Pat Gillespie, business manager for the city's Building Trades Council, argues that well-trained, legal workers with a living wage, health care, pensions and other benefits should cost more compared to "unskilled, undocumented" workers. As for intimidation, it's in the eye of the beholder, he says; some unionConstruction Worker II.jpg members are just "very demonstrative about how they express themselves."

 

Even critics acknowledge an upside of union labor. As one industry executive told me, "I like my union guys. I like that they have benefits. I like that they're well trained. That inures to my benefit. I know the quality is going to be there."
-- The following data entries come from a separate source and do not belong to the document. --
$ cat src/rtl/stereo_matrix_interp4.sv
// Stereo L/R to mid/side matrix, then a x4 linear-interpolating upsampler from
// the 48 kHz strobe to the 192 kHz strobe feeding the multiplex stage.
module stereo_matrix_interp4 #(
  parameter int NBITS = 18
) (
  input  logic                    clock,
  input  logic                    reset,
  input  logic                    clken_48,
  input  logic                    clken_192,
  input  logic signed [NBITS-1:0] left_in,
  input  logic signed [NBITS-1:0] right_in,
  output logic signed [NBITS-1:0] li_sum,
  output logic signed [NBITS-1:0] li_diff,
  output logic                    ready_192,
  output logic                    sync_err
);

  typedef enum logic [1:0] {
    PH0 = 2'd0,
    PH1 = 2'd1,
    PH2 = 2'd2,
    PH3 = 2'd3
  } phase_t;

  phase_t phase_q, phase_d;

  logic signed [NBITS-1:0] prev_sum_q, prev_sum_d, cur_sum_q, cur_sum_d;
  logic signed [NBITS-1:0] prev_diff_q, prev_diff_d, cur_diff_q, cur_diff_d;
  logic signed [NBITS-1:0] li_sum_q, li_sum_d, li_diff_q, li_diff_d;
  logic                    ready_q, ready_d;
  logic                    sync_err_q, sync_err_d;

  logic signed [NBITS:0]   sum_w, diff_w;
  logic signed [NBITS-1:0] m_sum, m_diff;

  // prev + floor(k*(cur-prev)/4); the result lies between prev and cur, so the
  // truncation back to NBITS never loses information.
  function automatic logic signed [NBITS-1:0] interp(
    input logic signed [NBITS-1:0] p,
    input logic signed [NBITS-1:0] c,
    input phase_t                  k
  );
    logic signed [NBITS:0]   d;
    logic signed [NBITS+2:0] dx;
    logic signed [NBITS+2:0] kd;
    d  = {c[NBITS-1], c} - {p[NBITS-1], p};
    dx = {{2{d[NBITS]}}, d};
    case (k)
      PH0:     kd = '0;
      PH1:     kd = dx;
      PH2:     kd = dx <<< 1;
      default: kd = dx + (dx <<< 1);
    endcase
    return p + NBITS'(kd >>> 2);
  endfunction

  always_comb begin
    sum_w  = {left_in[NBITS-1], left_in} + {right_in[NBITS-1], right_in};
    diff_w = {left_in[NBITS-1], left_in} - {right_in[NBITS-1], right_in};
    m_sum  = NBITS'(sum_w >>> 1);
    m_diff = NBITS'(diff_w >>> 1);
  end

  always_ff @(posedge clock) begin
    if (reset) begin
      phase_q     <= PH3;
      prev_sum_q  <= '0;
      cur_sum_q   <= '0;
      prev_diff_q <= '0;
      cur_diff_q  <= '0;
      li_sum_q    <= '0;
      li_diff_q   <= '0;
      ready_q     <= 1'b0;
      sync_err_q  <= 1'b0;
    end else begin
      phase_q     <= phase_d;
      prev_sum_q  <= prev_sum_d;
      cur_sum_q   <= cur_sum_d;
      prev_diff_q <= prev_diff_d;
      cur_diff_q  <= cur_diff_d;
      li_sum_q    <= li_sum_d;
      li_diff_q   <= li_diff_d;
      ready_q     <= ready_d;
      sync_err_q  <= sync_err_d;
    end
  end

  // Phase stalls at PH3 when the 48 kHz strobe goes missing (no extrapolation).
  always_comb begin
    phase_d = phase_q;
    if (clken_192) begin
      if (clken_48) begin
        phase_d = PH0;
      end else begin
        case (phase_q)
          PH0:     phase_d = PH1;
          PH1:     phase_d = PH2;
          default: phase_d = PH3;
        endcase
      end
    end
  end

  // Interpolation uses the post-capture prev/cur and next phase, so a
  // coincident 48/192 strobe pair is reflected in the very next output.
  always_comb begin
    prev_sum_d  = prev_sum_q;
    cur_sum_d   = cur_sum_q;
    prev_diff_d = prev_diff_q;
    cur_diff_d  = cur_diff_q;
    li_sum_d    = li_sum_q;
    li_diff_d   = li_diff_q;
    ready_d     = clken_192;
    sync_err_d  = sync_err_q;
    if (clken_48) begin
      prev_sum_d  = cur_sum_q;
      cur_sum_d   = m_sum;
      prev_diff_d = cur_diff_q;
      cur_diff_d  = m_diff;
    end
    if (clken_192) begin
      li_sum_d  = interp(prev_sum_d, cur_sum_d, phase_d);
      li_diff_d = interp(prev_diff_d, cur_diff_d, phase_d);
      if (!clken_48 && phase_q == PH3) begin
        sync_err_d = 1'b1;
      end
    end
  end

  assign li_sum    = li_sum_q;
  assign li_diff   = li_diff_q;
  assign ready_192 = ready_q;
  assign sync_err  = sync_err_q;

endmodule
But it's hard to get around the numbers.

 

In 2009, The Building Industry Association of Philadelphia reported that the cost of construction labor in Philadelphia was 39% above the national average, putting Philadelphia fourth highest of any major city in the nation.  BIA also gathered bids to build identical houses in Philadelphia and in the suburbs; per-square-foot construction costs for a 20-foot-wide house were $137 in town and $113 in the suburbs.

 

If anything, the differential today in labor costs is even higher - as much as 50% more to build in the city than the suburbs, by some accounts. Wages are only part of the reason. Union work rules, notably those regarding inter-union conflicts, are another issue. Consider a theoretical, but entirely plausible example: union electricians sit around, constrained from getting a necessary piece of equipment, waiting for the laborers' union to unload the truck. Gillespie told me that the trades are very concerned about this problem: "This has our attention and we are taking very serious action to fixing and avoiding these problems."

 

Mike Pestronk, a partner in Post Brothers, a residential developer, has been defying the status quo, hiring union and non-union for projects including the Rittenhouse Hill and Delmar-Morris apartments in Germantown and the loft conversion of the Gold-Tex building on the edge of Chinatown.

 

"We're not an antiunion company in any way," Pestronk says. "We start all our projects by bidding and we hire on the basis of quality, schedule and cost." So the $24 million Gold-Tex project is a mixed shop, not because Post wants to take a principled stand, but because, Pestronk says, it's the only way to make the numbers work.

 

And therein lies the fundamental issue.  The simple fact is that construction costs in Philadelphia often exceed the sales price or rental income potential of new real estate. It's why so much development here is institutional (think universities, government) or subsidized with tax breaks or other public funds.

 

A longtime Philadelphia developer and construction executive tells of the recent rehab of a single West Philadelphia rowhouse.  A union contractor quoted $165,000 to do the job; a non-union bid came in at $65,000. The total cost to the developer, including acquisition of the property, was $153,000. A buyer was willing to pay $195,000, but when the appraisal came in at only $175,000, the developer's profit sank like a stone. "If I build union, never mind anything else, I can't get an appraisal to support the cost of development, never mind being paid for the effort," the executive told me.

 

"The union issue stops a lot of other conversations," says Anne Fadullon, a one-time city official and now an executive at a construction services company. "But the fundamental problem is that we're a really poor city. And we're going to be a poor city until we can attract and retain jobs and do something about our tax rates and our schools. Until we solve the other problems, the union issue doesn't matter."